In terms of holiday parties in Adland, few came close to Leo Burnett’s. But that doesn’t mean you can’t try!
December 9, 2010
One of my all time favorite Homer Simpson lines is when he refers to alcohol as the “cause and solution to all of my problems.” Let Homer’s sagacity serve as fair warning, because it’s time again for that bit of bacchanal known as the office Christmas party. While just about every business has some kind of shindig few do it with such desperate ardor as Adland. After all, we have a reputation to uphold. Everyone knows adfolk like to throw down. Hell, Mad Men devoted an entire episode to it. I think it ended with a drunken secretary mowing over the leg of an agency partner. One can dream, right?
Growing up at Leo Burnett Chicago, I can tell you I’ve seen more than one mother of all office parties. Back in the day, it was typical for the agency to spend several million dollars “producing” the annual celebration. Of course, back in the day we made commercials costing that much. All. The. Time. Ask Joe Pytka. I say produced because that’s the right word. As early as June teams were assigned to the Breakfast. Scripts were written. Storyboards rendered. Talent booked. And whoever was responsible had better do a good job of it. Nothing took priority.

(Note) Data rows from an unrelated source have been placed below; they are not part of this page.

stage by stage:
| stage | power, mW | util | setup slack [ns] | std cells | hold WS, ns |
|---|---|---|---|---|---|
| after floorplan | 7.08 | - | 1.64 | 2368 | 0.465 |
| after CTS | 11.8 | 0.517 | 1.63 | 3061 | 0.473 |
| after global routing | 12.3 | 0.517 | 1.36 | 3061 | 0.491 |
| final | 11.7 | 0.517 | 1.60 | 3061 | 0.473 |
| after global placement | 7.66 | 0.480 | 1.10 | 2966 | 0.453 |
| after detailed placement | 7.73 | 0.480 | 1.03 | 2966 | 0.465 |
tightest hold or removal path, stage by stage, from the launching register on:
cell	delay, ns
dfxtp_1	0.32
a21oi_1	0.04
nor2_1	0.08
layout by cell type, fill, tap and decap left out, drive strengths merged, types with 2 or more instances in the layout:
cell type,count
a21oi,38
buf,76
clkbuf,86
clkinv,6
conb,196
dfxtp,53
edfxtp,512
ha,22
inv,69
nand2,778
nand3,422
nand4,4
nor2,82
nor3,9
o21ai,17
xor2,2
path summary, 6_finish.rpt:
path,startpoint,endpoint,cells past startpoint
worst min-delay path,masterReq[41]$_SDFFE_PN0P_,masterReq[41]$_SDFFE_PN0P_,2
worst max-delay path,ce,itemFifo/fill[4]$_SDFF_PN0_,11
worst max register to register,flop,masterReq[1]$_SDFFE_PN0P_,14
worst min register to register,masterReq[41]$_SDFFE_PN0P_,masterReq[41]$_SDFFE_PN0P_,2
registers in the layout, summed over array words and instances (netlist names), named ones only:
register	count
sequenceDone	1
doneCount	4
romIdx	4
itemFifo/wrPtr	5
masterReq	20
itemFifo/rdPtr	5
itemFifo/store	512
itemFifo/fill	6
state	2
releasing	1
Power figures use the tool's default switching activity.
### config.mk
export PLATFORM = sky130hd
export DESIGN_NAME = crs_slave
export DESIGN_NICKNAME = d
export VERILOG_FILES = /design/src/crs_pkg.sv /design/src/crs_slave.sv
export SDC_FILE = /design/constraint.sdc
export NUM_CORES = 1
export LEC_CHECK = 0
export ABC_CLOCK_PERIOD_IN_PS = 2100
export BUFFER_PORTS_ARGS = -buffer_cell sky130_fd_sc_hd__buf_2
export CAP_MARGIN = 10
export CORE_MARGIN = 5
export CORE_UTILIZATION = 28
export DETAILED_ROUTE_END_ITERATION = 12
export PLACE_DENSITY = 0.61
export SLEW_MARGIN = 20
export SYNTH_ARGS = -nofsm -noshare
export SYNTH_HDL_FRONTEND = slang
export SYNTH_SLANG_ARGS = --single-unit
### constraint.sdc
create_clock -name mclk -period 2.1 [get_ports mclk]
set_input_delay 0.63 -clock mclk [delete_from_list [all_inputs] [get_ports mclk]]
set_output_delay 0.63 -clock mclk [all_outputs]
set_load 0.005 [all_outputs]
### src/crs_pkg.sv
// constants, field layout and pin carrier for the configuration space slave
package crs_pkg;

  // byte offsets inside the board's 512 KB configuration region
  localparam int          OFF_W          = 19;
  localparam logic [18:0] OFF_CHECKSUM   = 19'h00003;
  localparam logic [18:0] OFF_LENGTH     = 19'h00007;
  localparam logic [18:0] OFF_ROM_WIDTH  = 19'h00013;
  localparam logic [18:0] OFF_AREA_WIDTH = 19'h00017;
  localparam logic [18:0] OFF_SPEC       = 19'h0001B;
  localparam logic [18:0] OFF_MARK_FIRST = 19'h0001F;
  localparam logic [18:0] OFF_MARK_SECND = 19'h00023;
  localparam logic [18:0] OFF_MAKER      = 19'h00027;
  localparam logic [18:0] OFF_BOARD      = 19'h00033;
  localparam logic [18:0] OFF_TEXT       = 19'h00053;
  localparam logic [18:0] OFF_PROG       = 19'h0007F;
  localparam logic [18:0] OFF_USER       = 19'h00080;
  localparam logic [18:0] OFF_BIT_CLEAR  = 19'h7FFF7;
  localparam logic [18:0] OFF_BIT_SET    = 19'h7FFFB;
  localparam logic [18:0] OFF_REGION     = 19'h7FFFF;

  // rom entries sit on every fourth byte
  localparam logic [18:0] ROM_STRIDE     = 19'h00004;
  // number of strided header bytes from the length field up to the program code
  localparam int          HDR_SLOTS      = 31;

  // bit positions of the set/clear control bytes
  localparam int          BIT_RESET      = 7;
  localparam int          BIT_SYSFAIL    = 6;
  localparam int          BIT_FAILED     = 5;
  // region number field of the region select byte
  localparam int          REGION_LSB     = 3;
  localparam int          REGION_W       = 5;

  // access width codes
  localparam logic [7:0]  WIDTH_BYTE_4TH = 8'h81;
  localparam logic [7:0]  WIDTH_BYTE_2ND = 8'h82;
  localparam logic [7:0]  WIDTH_D16      = 8'h83;
  localparam logic [7:0]  WIDTH_D32      = 8'h84;

  // valid rom marker bytes
  localparam logic [7:0]  MARK_FIRST     = 8'h43;
  localparam logic [7:0]  MARK_SECOND    = 8'h52;

  // length limits of the checksummed area
  localparam logic [23:0] LENGTH_MIN     = 24'h00001F;
  localparam logic [23:0] LENGTH_MAX     = 24'h07FFF0;

  // reset values
  localparam logic [4:0]  REGION_RESET   = 5'h01;
  localparam logic [7:0]  BYTE_ZERO      = 8'h00;

  // backplane inputs as seen at the pins (active low strobes)
  typedef struct packed {
    logic [23:1] addr;
    logic [5:0]  am;
    logic        as_n;
    logic [1:0]  ds_n;
    logic        lword_n;
    logic        write_n;
    logic        iack_n;
    logic [31:0] data;
  } crs_bus_in_t;

endpackage : crs_pkg

### src/crs_slave.sv
// configuration rom and control/status slave on the asynchronous backplane
`timescale 1ns/1ps
`default_nettype none

// Functional notes
// RL1: decode 32 regions by A23..A19
// RL2: A18..A1 pick location inside region
// RL3: D08(O), D08(EO), D16, D32 accesses served
// RL4: one 512 KB region, rom low, registers high
// RL5: rom readable bytewise every fourth byte from 0x03
// RL6: region select at top, bits 7..3, 1..31
// RL7: bit-set writes ones set reset/sysfail
// RL8: bit-clear writes ones clear reset/sysfail
// RL9: bit 5 reads failed, writes ignored
// RL10: reset mode leaves bus behaviour untouched
// RL11: byte 0x03 holds two's complement checksum
// RL12: three-byte length, msb first, 0x1F..0x7FFF0
// RL13: byte 0x13 gives rom access width
// RL14: byte 0x17 gives register area width
// RL15: marker bytes 0x43 and 0x52
// RL16: maker id and board_identifier bytes
// RL17: program code at 0x7F, user area 0x80
// RL18: busy or deadlock answered with retry; code retries on res_busy only, res_deadlock alone is acknowledged
// RL19: ignored retry ends in dtack or berr
// RL20: master ends cycle on seeing retry
// RL21: retry only in address phase of block
// RL22: master yields bus after honoured retry
// RL23: one flop per control state, both read
module crs_slave #(
  parameter logic [5:0]  CFG_AM      = 6'h2F,      // address modifier of config space
  parameter logic [23:0] ROM_LENGTH  = 24'h00001F, // bytes covered by the checksum
  parameter logic [7:0]  ROM_WIDTH   = 8'h81,      // rom access width code
  parameter logic [7:0]  AREA_WIDTH  = 8'h81,      // register area access width code
  parameter logic [7:0]  SPEC_ID     = 8'h01,      // space layout version
  parameter logic [23:0] MAKER_ID    = 24'h5A5A01, // arbitrary value
  parameter logic [31:0] BOARD_IDENTIFIER    = 32'h00C0FFEE, // arbitrary value
  parameter logic [23:0] TEXT_PTR    = 24'h000000, // no text string
  parameter logic [7:0]  PROG_CODE   = 8'h01,      // id rom only
  parameter logic [4:0]  REGION_INIT = crs_pkg::REGION_RESET
) (
  input  wire logic                 mclk,           // 20 MHz board clock
  input  wire logic                 arst_n,         // asynchronous reset
  input  wire crs_pkg::crs_bus_in_t bus_in,         // backplane pins in
  output logic [31:0]               data_out,       // read data to pins
  output logic                      data_oe,        // data lines driven
  output logic                      dtack_n_out,    // acknowledge level
  output logic                      dtack_oe,       // acknowledge driven
  output logic                      berr_n_out,     // bus error level
  output logic                      berr_oe,        // bus error driven
  output logic                      retry_n_out,    // retry level
  output logic                      retry_oe,       // retry driven
  output logic                      sysfail_n_out,  // failure line level
  output logic                      sysfail_oe,     // failure line driven
  input  wire logic                 res_busy,       // addressed resource busy
  input  wire logic                 res_deadlock,   // deadlock detected
  input  wire logic                 board_failed,   // board self test failed
  output logic                      reset_mode,     // board held in reset mode
  output logic                      sysfail_enable, // failure driver enabled
  output logic [4:0]                region_number   // selected region
);

  // handshake states
  typedef enum logic [5:0] {
    ST_IDLE  = 6'b000001,
    ST_ACK   = 6'b000010,
    ST_RETRY = 6'b000100,
    ST_BERR  = 6'b001000,
    ST_END   = 6'b010000,
    ST_REL   = 6'b100000
  } crs_state_t;

  crs_pkg::crs_bus_in_t bus_meta;     // first synchroniser stage
  crs_pkg::crs_bus_in_t bus_s;        // second stage, safe to use
  crs_state_t           state;        // handshake state
  crs_state_t           next_state;   // next handshake state
  logic                 first_phase;  // no data phase yet under this strobe
  logic                 retry_was;    // retry was shown this cycle
  logic                 berr_flag;    // cycle answered with bus error
  logic                 selected;     // address decodes to this board
  logic                 ds_any;       // any data strobe low
  logic                 start;        // data phase request
  logic                 commit;       // access performed this edge
  logic [18:0]          wr_off;       // byte addressed on lane D7..D0
  logic [18:0]          grp_off;      // base of addressed 4-byte group
  logic [31:0]          next_rdata;   // read word for this access
  logic [7:0]           wr_byte;      // write data on lane D7..D0

  // checksum over the strided header from the length field on
  function automatic logic [7:0] hdr_byte(input logic [18:0] off);
    logic [7:0] v;
    v = crs_pkg::BYTE_ZERO;
    case (off)
      // RL12: length msb first
      crs_pkg::OFF_LENGTH:                               v = ROM_LENGTH[23:16];
      crs_pkg::OFF_LENGTH + crs_pkg::ROM_STRIDE:         v = ROM_LENGTH[15:8];
      crs_pkg::OFF_LENGTH + crs_pkg::ROM_STRIDE * 19'h2: v = ROM_LENGTH[7:0];
      // RL13: rom width code
      crs_pkg::OFF_ROM_WIDTH:                            v = ROM_WIDTH;
      // RL14: register area width
      crs_pkg::OFF_AREA_WIDTH:                           v = AREA_WIDTH;
      crs_pkg::OFF_SPEC:                                 v = SPEC_ID;
      // RL15: valid marker bytes
      crs_pkg::OFF_MARK_FIRST:                           v = crs_pkg::MARK_FIRST;
      crs_pkg::OFF_MARK_SECND:                           v = crs_pkg::MARK_SECOND;
      // RL16: maker and board ids
      crs_pkg::OFF_MAKER:                                v = MAKER_ID[23:16];
      crs_pkg::OFF_MAKER + crs_pkg::ROM_STRIDE:          v = MAKER_ID[15:8];
      crs_pkg::OFF_MAKER + crs_pkg::ROM_STRIDE * 19'h2:  v = MAKER_ID[7:0];
      crs_pkg::OFF_BOARD:                                v = BOARD_IDENTIFIER[31:24];
      crs_pkg::OFF_BOARD + crs_pkg::ROM_STRIDE:          v = BOARD_IDENTIFIER[23:16];
      crs_pkg::OFF_BOARD + crs_pkg::ROM_STRIDE * 19'h2:  v = BOARD_IDENTIFIER[15:8];
      crs_pkg::OFF_BOARD + crs_pkg::ROM_STRIDE * 19'h3:  v = BOARD_IDENTIFIER[7:0];
      crs_pkg::OFF_TEXT:                                 v = TEXT_PTR[23:16];
      crs_pkg::OFF_TEXT + crs_pkg::ROM_STRIDE:           v = TEXT_PTR[15:8];
      crs_pkg::OFF_TEXT + crs_pkg::ROM_STRIDE * 19'h2:   v = TEXT_PTR[7:0];
      // RL17: program code byte
      crs_pkg::OFF_PROG:                                 v = PROG_CODE;
      default:                                     v = crs_pkg::BYTE_ZERO;
    endcase
    return v;
  endfunction : hdr_byte

  // sum of the covered bytes, negated so the total comes to zero
  function automatic logic [7:0] calc_checksum();
    logic [7:0]  sum;
    logic [18:0] off;
    sum = crs_pkg::BYTE_ZERO;
    off = crs_pkg::OFF_LENGTH;
    for (int i = 0; i < crs_pkg::HDR_SLOTS; i++) begin
      if (24'(i) < ROM_LENGTH) begin
        sum = sum + hdr_byte(off);
      end
      off = off + crs_pkg::ROM_STRIDE;
    end
    return 8'(~sum + 8'h01);
  endfunction : calc_checksum

  // RL11: checksum byte
  localparam logic [7:0] ROM_CHECKSUM = calc_checksum();

  // full read map: rom at the bottom, control bytes at the top
  function automatic logic [7:0] rd_byte(input logic [18:0] off);
    logic [7:0] v;
    v = crs_pkg::BYTE_ZERO;
    // RL4: rom low, control area high
    if (off == crs_pkg::OFF_CHECKSUM) begin
      v = ROM_CHECKSUM;
    end else if (off < crs_pkg::OFF_USER) begin
      v = hdr_byte(off);
    end else if (off == crs_pkg::OFF_REGION) begin
      v = {region_number, 3'h0};
    end else if (off == crs_pkg::OFF_BIT_SET || off == crs_pkg::OFF_BIT_CLEAR) begin
      // RL23: both registers read the same flops
      v = {reset_mode, sysfail_enable, board_failed, 5'h00};
    end
    return v;
  endfunction : rd_byte

  // two-flop synchroniser on every backplane input
  always_ff @(posedge mclk or negedge arst_n) begin
    if (!arst_n) begin
      bus_meta <= '1;
      bus_s    <= '1;
    end else begin
      bus_meta <= bus_in;
      bus_s    <= bus_meta;
    end
  end

  // address decode and request detect
  always_comb begin
    // RL1: region by the top five address bits
    selected = (bus_s.am == CFG_AM) && bus_s.iack_n && !bus_s.as_n &&
               (bus_s.addr[23:19] == region_number);
    ds_any   = !bus_s.ds_n[0] || !bus_s.ds_n[1];
    start    = selected && ds_any;
  end

  // RL2: location from A18..A1 and lword_n
  always_comb begin
    grp_off = {bus_s.addr[18:2], 2'b00};
    wr_off  = !bus_s.lword_n ? {bus_s.addr[18:2], 2'b11} : {bus_s.addr[18:1], 1'b1};
    wr_byte = bus_s.data[7:0];
  end

  // RL3: lane placement for byte, double byte and quad byte reads
  always_comb begin
    if (!bus_s.lword_n) begin
      next_rdata = {rd_byte(grp_off), rd_byte(grp_off | 19'h00001),
                    rd_byte(grp_off | 19'h00002), rd_byte(grp_off | 19'h00003)};
    end else begin
      // RL5: odd byte on D7..D0 for byte reads
      next_rdata = {16'h0000, rd_byte({bus_s.addr[18:1], 1'b0}),
                    rd_byte({bus_s.addr[18:1], 1'b1})};
    end
  end

  // next handshake state
  always_comb begin
    next_state = state;
    commit     = 1'b0;
    case (state)
      ST_IDLE: begin
        if (start) begin
          // RL21: retry only before the first data phase
          if (res_busy && first_phase) begin
            next_state = ST_RETRY;
          end else if (!res_busy) begin
            next_state = ST_ACK;
            commit     = 1'b1;
          end
        end
      end
      ST_RETRY: begin
        // RL19: master kept the cycle open
        if (!ds_any) begin
          next_state = ST_REL;
        end else if (res_deadlock) begin
          next_state = ST_BERR;
        end else if (!res_busy) begin
          next_state = ST_ACK;
          commit     = 1'b1;
        end
      end
      ST_ACK, ST_BERR: begin
        // hold the answer until the strobes rise
        if (!ds_any) begin
          next_state = ST_END;
        end
      end
      ST_END: begin
        next_state = ST_REL;
      end
      ST_REL: begin
        next_state = ST_IDLE;
      end
      default: begin
        next_state = ST_IDLE;
      end
    endcase
  end

  // state register
  always_ff @(posedge mclk or negedge arst_n) begin
    if (!arst_n) begin
      state <= ST_IDLE;
    end else begin
      state <= next_state;
    end
  end

  // address phase tracking, retry and bus error memory
  always_ff @(posedge mclk or negedge arst_n) begin
    if (!arst_n) begin
      first_phase <= 1'b1;
      retry_was   <= 1'b0;
      berr_flag   <= 1'b0;
    end else begin
      if (bus_s.as_n) begin
        first_phase <= 1'b1;
      end else if (commit) begin
        first_phase <= 1'b0;
      end
      if (next_state == ST_RETRY) begin
        retry_was <= 1'b1;
      end else if (next_state == ST_IDLE) begin
        retry_was <= 1'b0;
      end
      if (next_state == ST_BERR) begin
        berr_flag <= 1'b1;
      end else if (next_state == ST_IDLE) begin
        berr_flag <= 1'b0;
      end
    end
  end

  // read data latch
  always_ff @(posedge mclk or negedge arst_n) begin
    if (!arst_n) begin
      data_out <= 32'h00000000;
    end else if (commit) begin
      data_out <= next_rdata;
    end
  end

  // RL6: region select, only legal region numbers stored
  always_ff @(posedge mclk or negedge arst_n) begin
    if (!arst_n) begin
      region_number <= REGION_INIT;
    end else if (commit && !bus_s.write_n && !bus_s.ds_n[0] &&
                 wr_off == crs_pkg::OFF_REGION &&
                 wr_byte[7:crs_pkg::REGION_LSB] != 5'h00) begin
      region_number <= wr_byte[7:crs_pkg::REGION_LSB];
    end
  end

  // control flops written through the set and clear bytes
  always_ff @(posedge mclk or negedge arst_n) begin
    if (!arst_n) begin
      reset_mode     <= 1'b0;
      sysfail_enable <= 1'b0;
    end else if (commit && !bus_s.write_n && !bus_s.ds_n[0]) begin
      // RL7: ones set, zeros ignored
      if (wr_off == crs_pkg::OFF_BIT_SET) begin
        if (wr_byte[crs_pkg::BIT_RESET]) begin
          reset_mode <= 1'b1;
        end
        if (wr_byte[crs_pkg::BIT_SYSFAIL]) begin
          sysfail_enable <= 1'b1;
        end
      end
      // RL8: ones clear, zeros ignored
      if (wr_off == crs_pkg::OFF_BIT_CLEAR) begin
        if (wr_byte[crs_pkg::BIT_RESET]) begin
          reset_mode <= 1'b0;
        end
        if (wr_byte[crs_pkg::BIT_SYSFAIL]) begin
          sysfail_enable <= 1'b0;
        end
      end
    end
  end

  // pin drive: reset_mode feeds nothing on the bus side
  always_comb begin
    // RL10: bus handshake independent of reset mode
    data_oe       = (state == ST_ACK) && bus_s.write_n;
    dtack_oe      = ((state == ST_ACK) || (state == ST_END) || (state == ST_REL)) &&
                    !berr_flag;
    dtack_n_out   = (state == ST_REL);
    berr_oe       = ((state == ST_BERR) || (state == ST_END) || (state == ST_REL)) &&
                    berr_flag;
    berr_n_out    = (state == ST_REL);
    // RL18: retry low while the resource is busy before the first data phase
    retry_oe      = (state == ST_RETRY) ||
                    (retry_was && ((state == ST_ACK) || (state == ST_BERR)));
    retry_n_out   = (state != ST_RETRY);
    // RL9: failed flag only from the board
    sysfail_oe    = sysfail_enable && board_failed;
    sysfail_n_out = 1'b0;
  end

  // checks

  a_ack_berr_excl: assert property (@(posedge mclk) disable iff (!arst_n) // RL19
    !(dtack_oe && !dtack_n_out && berr_oe && !berr_n_out))
    else $error("dtack and berr driven low together");

  a_retry_addr_phase: assert property (@(posedge mclk) disable iff (!arst_n) // RL21
    (state == ST_IDLE && start && res_busy && !first_phase) |=> state != ST_RETRY)
    else $error("retry issued in a data phase");

  a_busy_retry: assert property (@(posedge mclk) disable iff (!arst_n) // RL18
    (state == ST_IDLE && start && res_busy && first_phase) |=> retry_oe && !retry_n_out)
    else $error("busy resource not answered with retry");

  a_deadlock_berr: assert property (@(posedge mclk) disable iff (!arst_n) // RL19
    (state == ST_RETRY && ds_any && res_deadlock) |=> ##1 (berr_oe && !berr_n_out))
    else $error("deadlock not answered with berr");

  a_busy_free_ack: assert property (@(posedge mclk) disable iff (!arst_n) // RL19
    (state == ST_RETRY && ds_any && !res_deadlock && !res_busy) |=> ##1 (dtack_oe && !dtack_n_out))
    else $error("freed resource not acknowledged");

  a_set_reset: assert property (@(posedge mclk) disable iff (!arst_n) // RL7
    (commit && !bus_s.write_n && !bus_s.ds_n[0] && wr_off == crs_pkg::OFF_BIT_SET &&
     wr_byte[crs_pkg::BIT_RESET]) |=> reset_mode)
    else $error("bit-set write did not enter reset mode");

  a_clear_sysfail: assert property (@(posedge mclk) disable iff (!arst_n) // RL8
    (commit && !bus_s.write_n && !bus_s.ds_n[0] && wr_off == crs_pkg::OFF_BIT_CLEAR &&
     wr_byte[crs_pkg::BIT_SYSFAIL] && !(wr_off == crs_pkg::OFF_BIT_SET)) |=> !sysfail_enable)
    else $error("bit-clear write did not disable the failure driver");

  a_region_legal: assert property (@(posedge mclk) disable iff (!arst_n) // RL6
    $changed(region_number) |-> region_number != 5'h00)
    else $error("region select took region zero");

  a_data_released: assert property (@(posedge mclk) disable iff (!arst_n) // RL3
    (state == ST_ACK && !ds_any) |=> !data_oe && dtack_oe && !dtack_n_out)
    else $error("data not released before dtack rises");

endmodule : crs_slave

`default_nettype wire

==> out/qor.yml, run 1 <==
crit_chain: "or3_4, or4b_4, nand2_1, buf_2"
drt-initial-drc-count: 208
min_period_ns: 2.418
root_buffer: "clkbuf_16"
grt_start_max_net_pins: 46
synth_edf_count: 0
finalMaxSlewViolations: 0
required_ns: 1.47
coreArea_mm2: 0.01531
die_w_um: 135.5
final_area_mm2: 0.005924
first_global_vias: 3182
sw_frac_of_total: 0.2358
fin_ws_ns: -0.3181
power_leakage_nw: 2.597
timing.fmax_ghz: 0.4136
rsz0062_at_grt: "yes"
antenna_found_initial: 0
hold_viol_final: 0
power_mw: 4.086
cts_buffer_depth: 2
grt_pass1_wl_mm: 16.45
wire_per_inst_um: 14.18
diodes: 0
syn_area_mm2: 0.004410
crit_path_max_incr_delay_ns: 0.50
mostFrequentLayoutCells: "83 x dfstp_2, 66 x buf_4, 66 x buf_2"
gp_congestion: 0.8530
routed_via_density: 4.448
async_flop_share: 1.000
htreeDepth: 3
rows: 45
clkPwrFrac: 0.395
grt_usage: 0.1133
cp_max_fo: 3
synth_cells: 367
ant_nets: 0
violations: "setup timing"
switchingPower_uw: 963.7
fin_tns_setup_ns: -1.882
clock-sinks: 104
fin_crit_sh: 1.151
critical_path_arrival_ns: 1.79
initial_core_util: 0.2880
yosysWarnings: 0
p_int_mw: 3.123
skew_ns: 0.01491
cp-start-kind: "flip-flop"
fp.dieH_um: 135.5
crit_type: "reg2out"
grt_overflow_total: 0
dp_hpwl_mm: 7.585
combPwrFrac: 0.069
min_path_type: "in2async"
synth-seq-cells: 104
setup_viol: 14
vias: 3220
p_seq_frac: 0.536
max-vdd-ir-drop_mv: 0.3376
syn_avg_cell_area_um2: 12.02
area_growth_pct: 34.33
die_area_mm2: 0.01836
drive_gt1_frac: 0.5439
outcome: "complete, but fails checks"
synthFlopType: "dfstp_2"
wirelength_mm: 10.27
port_buffers: 67
clkLatencyLatePin_ns: 0.35
io_pins: 120
dr.pass1.iters: 4
final_common_cell: "dfstp_2"
cts_tree: "done"
synth_top_cell_by_area: "dfstp_2"
synth_top_area_share: 0.4945
p_per_area_mw_per_mm2: 689.8
path_clk_slew_ns: 0.08
nets: 580
worstSetupEndpointType: "output pin"
yosysUniqueCellTypes: 61
cap_violations: 0
drc_errors: 0
seq_area_frac_synth: 0.6136
numCtsBuffers: 9
synth_area_leaders: "dfstp_2 49%, dfrtp_1 12%, buf_4 4.4%"
dpl-instance-area_mm2: 0.005348
slowest_stage: "or4b_4"
[final cells by class]
class	instances	area, um2
clock buffers	10	239.0
clock inverters	6	52.55
inverters	6	22.52
well taps	211	264.0
fillers	1496	9390
repair buffers	142	955.9
flip-flops and latches	104	2706
multi-input cells	245	1684
[critical path, delay by kind of cell (launching register included)]
kind	cells	cell delay, ns
DFF	1	0.40
buffers and inverters	1	0.10
and+or+nand+nor	3	0.94
[Yosys cell counts (all sizes together) (7+ instances only)]
master / instances
nor2: 19
nor3: 7
nor4: 9
buf: 28
nand4: 7
xor2: 8
dfstp: 83
o21ai: 24
nand2: 30
clkbuf: 9
a21oi: 16
dfrtp: 21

The day started with a posh breakfast for everyone, followed by a 2-hour show, replete with speeches, skits, films and surprises such as the appearance of a celebrity from a current campaign. One time, in a salute to Marlboro, an agency leader rode up to the stage on a horse. This year, I hear Allstate’s “Mayhem Man” might be dropping in…through the roof?
But breakfast was only the beginning. As soon as the curtain fell, everyone rushed back to the office to get bonus checks. That’s right, everyone got a bonus. And I’m not talking about paperweights and tie clips. Most people received a noticeable chunk of their salary. Some more than that. Crazy, huh? Such were the joys of private ownership. You had to be there. Seriously. (BTW, Breakfast Day wasn’t some greedy 80’s scheme. Adman Leo Burnett started it. No bourgeois poofer, Leo busted his ass to succeed and expected all who worked for him to do the same. For the effort you were amply rewarded. That simple.)
After breakfast, you went to your group party for dinner and fellowship. Speeches were given, toasts made, that sort of thing. That night, every good restaurant in town had a group of us in.
Round two was the main event. Everyone converged on one or two of Chicago’s biggest clubs. Here is where the naughty happened. Remember- folks had been drinking since 8 AM and, in addition, were newly rich. It’s a heady brew. In the age of political correctness, our holiday office party was like a “Get-Out-Of-Jail-Free” card in Monopoly.
Nowadays, we scoff at this excess, and we certainly don’t partake in it, at least not to the degree I’ve described. But that doesn’t mean you won’t see the boss making out with a coat check girl, the weeping assistant, or the normally conservative gal from HR, empowered by Jaeger bombs, doing karaoke on top of the bar; in other words all the things that make holiday parties fun.
Obviously, as a reformed drinker I’m more of an observer. While still enjoyable, the last few years I’ve slipped out from my party well before midnight. Tonight I’m not even going. Taking my daughters to their riding lessons in the suburbs. Yee-Ha!